◆ Action item
Among the records below, find the line that has "wire [9 - 1 : 0] r12;"; from there, give the lines again exactly, and stop after the line that has "assign r13 = (code_wire[13]".

Saved data entries:
▶

Design IDP_encoder_42, start of the top module:
module IDP_encoder_42(   
    input wire[29 - 1 : 0] datain,     
    input wire clock,
    output reg[41:0] codeout     
    );
    reg [3:0] code_reg;
    wire [41 - 4 : 0] code_wire;     
    reg [27 - 1 : 0] r_msb;    
    always @(datain) begin       
        if(datain < 102334155) begin   
            code_reg[3:0] = 4'b0000;
            r_msb = datain; 
        end
        else if( (datain >= 102334155) && (datain < 165580141) ) begin
            code_reg[3:0] = 4'b0001;
            r_msb = datain - 63245986; 
        end
        else if( (datain >= 165580141) && (datain < 267914296) ) begin
            code_reg[3:0] = 4'b1000;
            r_msb = datain - 165580141; 
        end
        else if( (datain >= 267914296) && (datain < (165580141 * 2)) ) begin
            code_reg[3:0] = 4'b1001;
            r_msb = datain - 63245986 - 165580141; 
        end
        else if( (datain >= (165580141 * 2)) && (datain < 433494437) ) begin
            code_reg[3:0] = 4'b0011;
            r_msb = datain - 63245986 - 267914296; 
        end
        else if( (datain >= 433494437) && (datain < (267914296 * 2)) ) begin
            code_reg[3:0] = 4'b1100;
            r_msb = datain - 267914296 - 165580141; 
        end
        else if( (datain >= (267914296 * 2)) && (datain < (267914296 * 2 + 63245986)) ) begin
            code_reg[3:0] = 4'b0110;
            r_msb = datain - (267914296 * 2); 
        end
        else if( (datain >= (267914296 * 2 + 63245986)) && (datain < 701408733) ) begin
            code_reg[3:0] = 4'b0111;
            r_msb = datain - (267914296 * 2) - 63245986; 
        end
        else if( (datain >= 701408733) && (datain < (701408733 + 63245986)) ) begin
            code_reg[3:0] = 4'b1110;
            r_msb = datain - (267914296 * 2) - 165580141; 
        end
        else begin
            code_reg[3:0] = 4'b1111;
            r_msb = datain - (267914296 * 2) - 165580141 - 63245986; 
        end
    end
    wire [26 - 1 : 0] r37;
    wire [26 - 1 : 0] r36;
    wire [25 - 1 : 0] r35;
    wire [24 - 1 : 0] r34;
    wire [24 - 1 : 0] r33;
    wire [23 - 1 : 0] r32;
    wire [22 - 1 : 0] r31;
    wire [22 - 1 : 0] r30;
    wire [21 - 1 : 0] r29;
    wire [20 - 1 : 0] r28;
    wire [19 - 1 : 0] r27;
    wire [19 - 1 : 0] r26;
    wire [18 - 1 : 0] r25;
    wire [17 - 1 : 0] r24;
    wire [17 - 1 : 0] r23;
  ...
Size in the first run: roughly 6,100 cells after synthesis, ~42 flip-flops, roughly 72 I/O pins.
==> flow/config.mk <==
export PLATFORM = sky130hd
export DESIGN_NAME = IDP_encoder_42
export DESIGN_NICKNAME = IDP_encoder_42
export VERILOG_FILES = /design/flow/design.v
export SDC_FILE = /design/flow/constraint.sdc
export NUM_CORES = 4
export LEC_CHECK = 0
export CAP_MARGIN = 20
export CORE_MARGIN = 2
export CORE_UTILIZATION = 65
export CTS_CLUSTER_DIAMETER = 60
export CTS_CLUSTER_SIZE = 54
export HOLD_SLACK_MARGIN = 0.27
export SLEW_MARGIN = 20
==> flow/constraint.sdc <==
create_clock -name core_clock -period 56.5 [get_ports {clock}]
set_input_delay 11.3000 -clock core_clock [delete_from_list [all_inputs] [get_ports {clock}]]
set_output_delay 11.3000 -clock core_clock [all_outputs]
set_load 0.01 [all_outputs]
run.sh (not shown) runs the stock make flow with config.mk's settings and CLKGATE_MAP_FILE=.
The starting point died in detailed placement (3_5_place_dp) with DPL-0033.
Then changed:
- CORE_UTILIZATION: 65 -> 27
- CTS_CLUSTER_SIZE: 54 -> 10
- HOLD_SLACK_MARGIN: 0.27 -> not set
- clock period: 56.5 -> 82.4 ns (I/O delays scaled with it)
Now the flow completed without violations.
Die size increases by 140%.
Synthesized area stays the same.
Synthesized cell count stays the same.
Then changed:
- CORE_UTILIZATION: 27 -> 40
- CTS_CLUSTER_DIAMETER: 60 -> 54
- CTS_CLUSTER_SIZE: 10 -> not set
- GPL_TIMING_DRIVEN: not set -> 0
- MIN_ROUTING_LAYER: not set -> met1
- clock period: 82.4 -> 70.0 ns (I/O delays scaled with it)
Effect:
- final cell count fell by 1.9%
- synthesized area stays the same
- cell area rose by 18%
- non-clock buffer count rose by 604
Then changed:
- CTS_CLUSTER_DIAMETER: 54 -> 60
- CTS_CLUSTER_SIZE: not set -> 10
- GPL_TIMING_DRIVEN: 0 -> not set
- MIN_ROUTING_LAYER: met1 -> not set
After rerunning:
- final area is lower by about 7%
- area after synthesis stays the same
- sequential cell count is unchanged
- hold slack gets better by 0.037 ns
- worst setup slack gets better by 1.2 ns

---

Setup of quartz:
Starting RTL as in the previous note.
make LEC_CHECK=0 ABC_AREA=1 CAP_MARGIN=20 CORE_MARGIN=2 CORE_UTILIZATION=72 CTS_CLUSTER_DIAMETER=389 CTS_CLUSTER_SIZE=100 PLACE_DENSITY=0.87 SLEW_MARGIN=20 TNS_END_PERCENT=10 finish   # period 40.3 ns
quartz did not finish; a tool error ended it in 3_5_place_dp.
Relative to quartz, the following input files were edited for harbor:
Settings: removing ABC_AREA (formerly 1); changing CORE_UTILIZATION from 72 to 40; changing CTS_CLUSTER_DIAMETER from 389 to 60; changing CTS_CLUSTER_SIZE from 100 to 10; removing PLACE_DENSITY (formerly 0.87); removing TNS_END_PERCENT (formerly 10); changing the clock period (ns, I/O delays scaled along) from 40.3 to 68.5.
==> comparison <==
Looking at biggest combinational cell group after synthesis, the simple AND/OR/NAND/NOR gates result is from quartz; the AND-OR/OR-AND gates one comes from harbor. Summary — total nets after synthesis, harbor relative to quartz: lower, by 730. Compare harbor and quartz | synthesized area per cell higher: harbor. quartz has a lower area inside the core boundary than harbor. harbor reached the end of the flow, and the finished layout is clean on the timing, DRC and antenna checks.
Setup changes, harbor to violet
Settings: GPL_ROUTABILITY_DRIVEN: unset -> 0; CELL_PAD_IN_SITES_GLOBAL_PLACEMENT: unset -> 1; ABC_AREA: unset -> 0; GPL_TIMING_DRIVEN: unset -> 1; CAP_MARGIN: 20 -> 10; TNS_END_PERCENT: unset -> 30; CORE_UTILIZATION: 40 -> 65; MAX_ROUTING_LAYER: unset -> met5; the clock period (ns, I/O delays scaled along): 68.5 -> 18.8.
--- outcome ---
violet terminated abnormally: 3_1_place_gp_skip_io reported GPL-0301. Yosys stat cell total across harbor and violet: no real change. Relative to harbor, the vertical die dimension measured on violet has decreased by more than 10%. harbor -> violet: fraction of synthesized area in multiplexers flat. Lower cell row count was reported by violet, not harbor. Area of the die, harbor and violet: lower on violet.
The following lists how garnet was set up differently from violet:
Settings: TNS_END_PERCENT now 95, was 30; GPL_ROUTABILITY_DRIVEN no longer set, was 0; CAP_MARGIN now 20, was 10; CORE_UTILIZATION now 58, was 65; MAX_ROUTING_LAYER no longer set, was met5; CTS_CLUSTER_SIZE no longer set, was 10; GPL_TIMING_DRIVEN no longer set, was 1; ABC_AREA no longer set, was 0; CELL_PAD_IN_SITES_GLOBAL_PLACEMENT no longer set, was 1; CTS_CLUSTER_DIAMETER no longer set, was 60; the clock period (ns, I/O delays scaled along) now 60.3, was 18.8.
Findings:
- Post-synthesis net count came out exactly the same in violet and garnet.
- In garnet, standard cell core area is higher than in violet.
- Portion of the post-synthesis area used by sequential elements: garnet vs violet identical
- garnet vs. violet: die area shows an increase of 12%; synthesized cell count flat.
- Layout checks on garnet: not met. Flow itself completed; violations: setup timing.
The following lists how raven was set up differently from garnet:
Settings: CTS_CLUSTER_DIAMETER newly set to 229; ABC_AREA newly set to 1; CORE_UTILIZATION changed from 58 to 72; HOLD_SLACK_MARGIN newly set to 0.27; CTS_CLUSTER_SIZE newly set to 54; TNS_END_PERCENT removed (was 95); PLACE_DENSITY newly set to 0.35; CAP_MARGIN changed from 20 to 5; the clock period (ns, I/O delays scaled along) changed from 60.3 to 37.7.
==> comparison <==
3_5_place_dp: raven exited with error. In raven relative to garnet, total core area had gone down by more than a quarter. Taking garnet as the reference, in raven average instance area after synthesis lost 22%, number of flops mapped to enable cells by yosys has remained practically unchanged, floorplan die area decreased by 29% relative to the old numbers, post-synthesis sequential element count did not really move.

---

The RTL this note starts from:
==> flow/design.v <==
`timescale 1ns / 1ps
module IDP_encoder_42(   
    input wire[29 - 1 : 0] datain,     
    input wire clock,
    output reg[41:0] codeout     
    );
    reg [3:0] code_reg;
    wire [41 - 4 : 0] code_wire;     
    reg [27 - 1 : 0] r_msb;    
    always @(datain) begin       
        if(datain < 102334155) begin   
            code_reg[3:0] = 4'b0000;
            r_msb = datain; 
        end
        else if( (datain >= 102334155) && (datain < 165580141) ) begin
            code_reg[3:0] = 4'b0001;
            r_msb = datain - 63245986; 
        end
        else if( (datain >= 165580141) && (datain < 267914296) ) begin
            code_reg[3:0] = 4'b1000;
            r_msb = datain - 165580141; 
        end
        else if( (datain >= 267914296) && (datain < (165580141 * 2)) ) begin
            code_reg[3:0] = 4'b1001;
            r_msb = datain - 63245986 - 165580141; 
        end
        else if( (datain >= (165580141 * 2)) && (datain < 433494437) ) begin
            code_reg[3:0] = 4'b0011;
            r_msb = datain - 63245986 - 267914296; 
        end
        else if( (datain >= 433494437) && (datain < (267914296 * 2)) ) begin
            code_reg[3:0] = 4'b1100;
            r_msb = datain - 267914296 - 165580141; 
        end
        else if( (datain >= (267914296 * 2)) && (datain < (267914296 * 2 + 63245986)) ) begin
            code_reg[3:0] = 4'b0110;
            r_msb = datain - (267914296 * 2); 
        end
        else if( (datain >= (267914296 * 2 + 63245986)) && (datain < 701408733) ) begin
            code_reg[3:0] = 4'b0111;
            r_msb = datain - (267914296 * 2) - 63245986; 
        end
        else if( (datain >= 701408733) && (datain < (701408733 + 63245986)) ) begin
            code_reg[3:0] = 4'b1110;
            r_msb = datain - (267914296 * 2) - 165580141; 
        end
        else begin
            code_reg[3:0] = 4'b1111;
            r_msb = datain - (267914296 * 2) - 165580141 - 63245986; 
        end
    end
    wire [26 - 1 : 0] r37;
    wire [26 - 1 : 0] r36;
    wire [25 - 1 : 0] r35;
    wire [24 - 1 : 0] r34;
    wire [24 - 1 : 0] r33;
    wire [23 - 1 : 0] r32;
    wire [22 - 1 : 0] r31;
    wire [22 - 1 : 0] r30;
    wire [21 - 1 : 0] r29;
    wire [20 - 1 : 0] r28;
    wire [19 - 1 : 0] r27;
    wire [19 - 1 : 0] r26;
    wire [18 - 1 : 0] r25;
    wire [17 - 1 : 0] r24;
    wire [17 - 1 : 0] r23;
    wire [16 - 1 : 0] r22;
    wire [15 - 1 : 0] r21;
    wire [15 - 1 : 0] r20;
    wire [14 - 1 : 0] r19;
    wire [13 - 1 : 0] r18;
    wire [13 - 1 : 0] r17;
    wire [12 - 1 : 0] r16;
    wire [11 - 1 : 0] r15;
    wire [10 - 1 : 0] r14;
    wire [10 - 1 : 0] r13;
    wire [9 - 1 : 0] r12;
    wire [8 - 1 : 0] r11;
    wire [8 - 1 : 0] r10;
    wire [7 - 1 : 0] r09;
    wire [6 - 1 : 0] r08;
    wire [6 - 1 : 0] r07;
    wire [5 - 1 : 0] r06;
    wire [4 - 1 : 0] r05;
    wire [3 - 1 : 0] r04;
    wire [3 - 1 : 0] r03;
    wire [2 - 1 : 0] r02;
    wire [1 - 1 : 0] r01;
    assign r37 = (code_wire[37] == 0) ? (r_msb) : (r_msb - 39088169);
    assign r36 = (code_wire[36] == 0) ? (r37) : (r37 - 24157817);
    assign r35 = (code_wire[35] == 0) ? (r36) : (r36 - 14930352);
    assign r34 = (code_wire[34] == 0) ? (r35) : (r35 - 9227465);
    assign r33 = (code_wire[33] == 0) ? (r34) : (r34 - 5702887);
    assign r32 = (code_wire[32] == 0) ? (r33) : (r33 - 3524578);
    assign r31 = (code_wire[31] == 0) ? (r32) : (r32 - 2178309);
    assign r30 = (code_wire[30] == 0) ? (r31) : (r31 - 1346269);
    assign r29 = (code_wire[29] == 0) ? (r30) : (r30 - 832040);
    assign r28 = (code_wire[28] == 0) ? (r29) : (r29 - 514229);
    assign r27 = (code_wire[27] == 0) ? (r28) : (r28 - 317811);
    assign r26 = (code_wire[26] == 0) ? (r27) : (r27 - 196418);
    assign r25 = (code_wire[25] == 0) ? (r26) : (r26 - 121393);
    assign r24 = (code_wire[24] == 0) ? (r25) : (r25 - 75025);
    assign r23 = (code_wire[23] == 0) ? (r24) : (r24 - 46368);
    assign r22 = (code_wire[22] == 0) ? (r23) : (r23 - 28657);
    assign r21 = (code_wire[21] == 0) ? (r22) : (r22 - 17711);
    assign r20 = (code_wire[20] == 0) ? (r21) : (r21 - 10946);
    assign r19 = (code_wire[19] == 0) ? (r20) : (r20 - 6765);
    assign r18 = (code_wire[18] == 0) ? (r19) : (r19 - 4181);
    assign r17 = (code_wire[17] == 0) ? (r18) : (r18 - 2584);
    assign r16 = (code_wire[16] == 0) ? (r17) : (r17 - 1597);
    assign r15 = (code_wire[15] == 0) ? (r16) : (r16 - 987);
    assign r14 = (code_wire[14] == 0) ? (r15) : (r15 - 610);
    assign r13 = (code_wire[13] == 0) ? (r14) : (r14 - 377);
    assign r12 = (code_wire[12] == 0) ? (r13) : (r13 - 233);
    assign r11 = (code_wire[11] == 0) ? (r12) : (r12 - 144);
    assign r10 = (code_wire[10] == 0) ? (r11) : (r11 - 89);
    assign r09 = (code_wire[09] == 0) ? (r10) : (r10 - 55);
    assign r08 = (code_wire[08] == 0) ? (r09) : (r09 - 34);
    assign r07 = (code_wire[07] == 0) ? (r08) : (r08 - 21);
    assign r06 = (code_wire[06] == 0) ? (r07) : (r07 - 13);
    assign r05 = (code_wire[05] == 0) ? (r06) : (r06 - 8);
    assign r04 = (code_wire[04] == 0) ? (r05) : (r05 - 5);
    assign r03 = (code_wire[03] == 0) ? (r04) : (r04 - 3);
    assign r02 = (code_wire[02] == 0) ? (r03) : (r03 - 2);
    assign r01 = (code_wire[01] == 0) ? (r02) : (r02 - 1);
    assign code_wire[37] = (r_msb < 39088169) ? (0) : ( (r_msb >= 63245986) ? (1) : (code_reg[0]) );
    assign code_wire[36] = (r37 < 24157817) ? (0) : ( (r37 >= 39088169) ? (1) : (code_wire[37]) );
    assign code_wire[35] = (r36 < 14930352) ? (0) : ( (r36 >= 24157817) ? (1) : (code_wire[36]) );
    assign code_wire[34] = (r35 < 9227465) ? (0) : ( (r35 >= 14930352) ? (1) : (code_wire[35]) );
    assign code_wire[33] = (r34 < 5702887) ? (0) : ( (r34 >= 9227465) ? (1) : (code_wire[34]) );
    assign code_wire[32] = (r33 < 3524578) ? (0) : ( (r33 >= 5702887) ? (1) : (code_wire[33]) );
    assign code_wire[31] = (r32 < 2178309) ? (0) : ( (r32 >= 3524578) ? (1) : (code_wire[32]) );
    assign code_wire[30] = (r31 < 1346269) ? (0) : ( (r31 >= 2178309) ? (1) : (code_wire[31]) );
    assign code_wire[29] = (r30 < 832040) ? (0) : ( (r30 >= 1346269) ? (1) : (code_wire[30]) );
    assign code_wire[28] = (r29 < 514229) ? (0) : ( (r29 >= 832040) ? (1) : (code_wire[29]) );
    assign code_wire[27] = (r28 < 317811) ? (0) : ( (r28 >= 514229) ? (1) : (code_wire[28]) );
    assign code_wire[26] = (r27 < 196418) ? (0) : ( (r27 >= 317811) ? (1) : (code_wire[27]) );
    assign code_wire[25] = (r26 < 121393) ? (0) : ( (r26 >= 196418) ? (1) : (code_wire[26]) );
    assign code_wire[24] = (r25 < 75025) ? (0) : ( (r25 >= 121393) ? (1) : (code_wire[25]) );
    assign code_wire[23] = (r24 < 46368) ? (0) : ( (r24 >= 75025) ? (1) : (code_wire[24]) );
    assign code_wire[22] = (r23 < 28657) ? (0) : ( (r23 >= 46368) ? (1) : (code_wire[23]) );
    assign code_wire[21] = (r22 < 17711) ? (0) : ( (r22 >= 28657) ? (1) : (code_wire[22]) );
    assign code_wire[20] = (r21 < 10946) ? (0) : ( (r21 >= 17711) ? (1) : (code_wire[21]) );
    assign code_wire[19] = (r20 < 6765) ? (0) : ( (r20 >= 10946) ? (1) : (code_wire[20]) );
    assign code_wire[18] = (r19 < 4181) ? (0) : ( (r19 >= 6765) ? (1) : (code_wire[19]) );
    assign code_wire[17] = (r18 < 2584) ? (0) : ( (r18 >= 4181) ? (1) : (code_wire[18]) );
    assign code_wire[16] = (r17 < 1597) ? (0) : ( (r17 >= 2584) ? (1) : (code_wire[17]) );
    assign code_wire[15] = (r16 < 987) ? (0) : ( (r16 >= 1597) ? (1) : (code_wire[16]) );
    assign code_wire[14] = (r15 < 610) ? (0) : ( (r15 >= 987) ? (1) : (code_wire[15]) );
    assign code_wire[13] = (r14 < 377) ? (0) : ( (r14 >= 610) ? (1) : (code_wire[14]) );
    assign code_wire[12] = (r13 < 233) ? (0) : ( (r13 >= 377) ? (1) : (code_wire[13]) );
    assign code_wire[11] = (r12 < 144) ? (0) : ( (r12 >= 233) ? (1) : (code_wire[12]) );
    assign code_wire[10] = (r11 < 89) ? (0) : ( (r11 >= 144) ? (1) : (code_wire[11]) );
    assign code_wire[9] = (r10 < 55) ? (0) : ( (r10 >= 89) ? (1) : (code_wire[10]) );
    assign code_wire[8] = (r09 < 34) ? (0) : ( (r09 >= 55) ? (1) : (code_wire[9]) );
    assign code_wire[7] = (r08 < 21) ? (0) : ( (r08 >= 34) ? (1) : (code_wire[8]) );
    assign code_wire[6] = (r07 < 13) ? (0) : ( (r07 >= 21) ? (1) : (code_wire[7]) );
    assign code_wire[5] = (r06 < 8) ? (0) : ( (r06 >= 13) ? (1) : (code_wire[6]) );
    assign code_wire[4] = (r05 < 5) ? (0) : ( (r05 >= 8) ? (1) : (code_wire[5]) );
    assign code_wire[3] = (r04 < 3) ? (0) : ( (r04 >= 5) ? (1) : (code_wire[4]) );
    assign code_wire[2] = (r03 < 2) ? (0) : ( (r03 >= 3) ? (1) : (code_wire[3]) );
    assign code_wire[1] = (r02 < 1) ? (0) : ( (r02 >= 2) ? (1) : (code_wire[2]) );
    assign code_wire[0] = r01;
    always @(posedge clock) begin
        codeout[41 - 4 : 0] <= code_wire;
        codeout[41 : 41 - 3] <= code_reg;
    end
endmodule
==> flow/config.mk <==
export PLATFORM = sky130hd
export DESIGN_NAME = IDP_encoder_42
export DESIGN_NICKNAME = IDP_encoder_42
export VERILOG_FILES = /design/flow/design.v
export SDC_FILE = /design/flow/constraint.sdc
export NUM_CORES = 4
export LEC_CHECK = 0
export ABC_AREA = 1
export CAP_MARGIN = 20
export CORE_MARGIN = 2
export CORE_UTILIZATION = 72
export CTS_CLUSTER_DIAMETER = 389
export CTS_CLUSTER_SIZE = 100
export SLEW_MARGIN = 20
export TNS_END_PERCENT = 10
==> flow/constraint.sdc <==
create_clock -name core_clock -period 40.3 [get_ports {clock}]
set_input_delay 8.0600 -clock core_clock [delete_from_list [all_inputs] [get_ports {clock}]]
set_output_delay 8.0600 -clock core_clock [all_outputs]
set_load 0.01 [all_outputs]
The baseline failed in detailed placement (3_5_place_dp) with DPL-0038.
Change:
Settings changed: CTS_CLUSTER_DIAMETER 389 to 398, CTS_CLUSTER_SIZE 100 to 98, PLACE_DENSITY set to 0.37.
Clock period 40.3 ns to 53.0 ns, I/O delays scaled along.
What happened:
- This time the run completed with no timing, DRC or antenna violations
- area after synthesis is unchanged
- die size does not change
- synthesized cell count stays the same
Change:
Settings changed: ABC_AREA 1 to unset, CORE_UTILIZATION 72 to 40, CTS_CLUSTER_DIAMETER 398 to 180, CTS_CLUSTER_SIZE 98 to 35, GPL_ROUTABILITY_DRIVEN set to 0, MAX_ROUTING_LAYER set to met4, PLACE_DENSITY 0.37 to unset, TNS_END_PERCENT 10 to unset.
Clock period 53.0 ns to 70.0 ns, I/O delays scaled along.
After rerunning: The changed run finished with timing, DRC and antenna clean. Count of clock-buffer cells in the layout stays the same. Die size climbs by 100%. Worst setup slack gets better by 0.33 ns. Flip-flop count stays the same.
Change:
Settings changed: CAP_MARGIN 20 to 30, CELL_PAD_IN_SITES_GLOBAL_PLACEMENT set to 2, CTS_CLUSTER_SIZE 35 to 16, HOLD_SLACK_MARGIN set to 0.11, MAX_ROUTING_LAYER met4 to met5, TNS_END_PERCENT set to 35.
Clock period 70.0 ns to 53.9 ns, I/O delays scaled along.
The new run reached the layout checks and failed them: setup timing.
Hold slack is worse by 3.2 ns.
Clock-buffer cell count does not change.
Change:
Settings changed: CAP_MARGIN 30 to 25, CORE_ASPECT_RATIO set to 0.77, CORE_UTILIZATION 40 to 31, CTS_CLUSTER_DIAMETER 180 to 54, CTS_CLUSTER_SIZE 16 to 36, GPL_TIMING_DRIVEN set to 0, HOLD_SLACK_MARGIN 0.11 to -0.04, MAX_ROUTING_LAYER met5 to unset, MIN_ROUTING_LAYER set to met1, PLACE_DENSITY set to 0.44.
Clock period 53.9 ns to 94.5 ns, I/O delays scaled along.
Effect:
- The new run finished clean
- worst hold slack gets better by 8.1 ns
- wire length increases by 0.72%
- critical path depth increases by 47
- global-route usage decreases by 7.8 points
- cell area decreases by 34%
- final cell count decreases by 23%
- via count decreases by 18%
- area after synthesis is unchanged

◀

◆ Solution for this task
    wire [9 - 1 : 0] r12;
    wire [8 - 1 : 0] r11;
    wire [8 - 1 : 0] r10;
    wire [7 - 1 : 0] r09;
    wire [6 - 1 : 0] r08;
    wire [6 - 1 : 0] r07;
    wire [5 - 1 : 0] r06;
    wire [4 - 1 : 0] r05;
    wire [3 - 1 : 0] r04;
    wire [3 - 1 : 0] r03;
    wire [2 - 1 : 0] r02;
    wire [1 - 1 : 0] r01;
    assign r37 = (code_wire[37] == 0) ? (r_msb) : (r_msb - 39088169);
    assign r36 = (code_wire[36] == 0) ? (r37) : (r37 - 24157817);
    assign r35 = (code_wire[35] == 0) ? (r36) : (r36 - 14930352);
    assign r34 = (code_wire[34] == 0) ? (r35) : (r35 - 9227465);
    assign r33 = (code_wire[33] == 0) ? (r34) : (r34 - 5702887);
    assign r32 = (code_wire[32] == 0) ? (r33) : (r33 - 3524578);
    assign r31 = (code_wire[31] == 0) ? (r32) : (r32 - 2178309);
    assign r30 = (code_wire[30] == 0) ? (r31) : (r31 - 1346269);
    assign r29 = (code_wire[29] == 0) ? (r30) : (r30 - 832040);
    assign r28 = (code_wire[28] == 0) ? (r29) : (r29 - 514229);
    assign r27 = (code_wire[27] == 0) ? (r28) : (r28 - 317811);
    assign r26 = (code_wire[26] == 0) ? (r27) : (r27 - 196418);
    assign r25 = (code_wire[25] == 0) ? (r26) : (r26 - 121393);
    assign r24 = (code_wire[24] == 0) ? (r25) : (r25 - 75025);
    assign r23 = (code_wire[23] == 0) ? (r24) : (r24 - 46368);
    assign r22 = (code_wire[22] == 0) ? (r23) : (r23 - 28657);
    assign r21 = (code_wire[21] == 0) ? (r22) : (r22 - 17711);
    assign r20 = (code_wire[20] == 0) ? (r21) : (r21 - 10946);
    assign r19 = (code_wire[19] == 0) ? (r20) : (r20 - 6765);
    assign r18 = (code_wire[18] == 0) ? (r19) : (r19 - 4181);
    assign r17 = (code_wire[17] == 0) ? (r18) : (r18 - 2584);
    assign r16 = (code_wire[16] == 0) ? (r17) : (r17 - 1597);
    assign r15 = (code_wire[15] == 0) ? (r16) : (r16 - 987);
    assign r14 = (code_wire[14] == 0) ? (r15) : (r15 - 610);
    assign r13 = (code_wire[13] == 0) ? (r14) : (r14 - 377);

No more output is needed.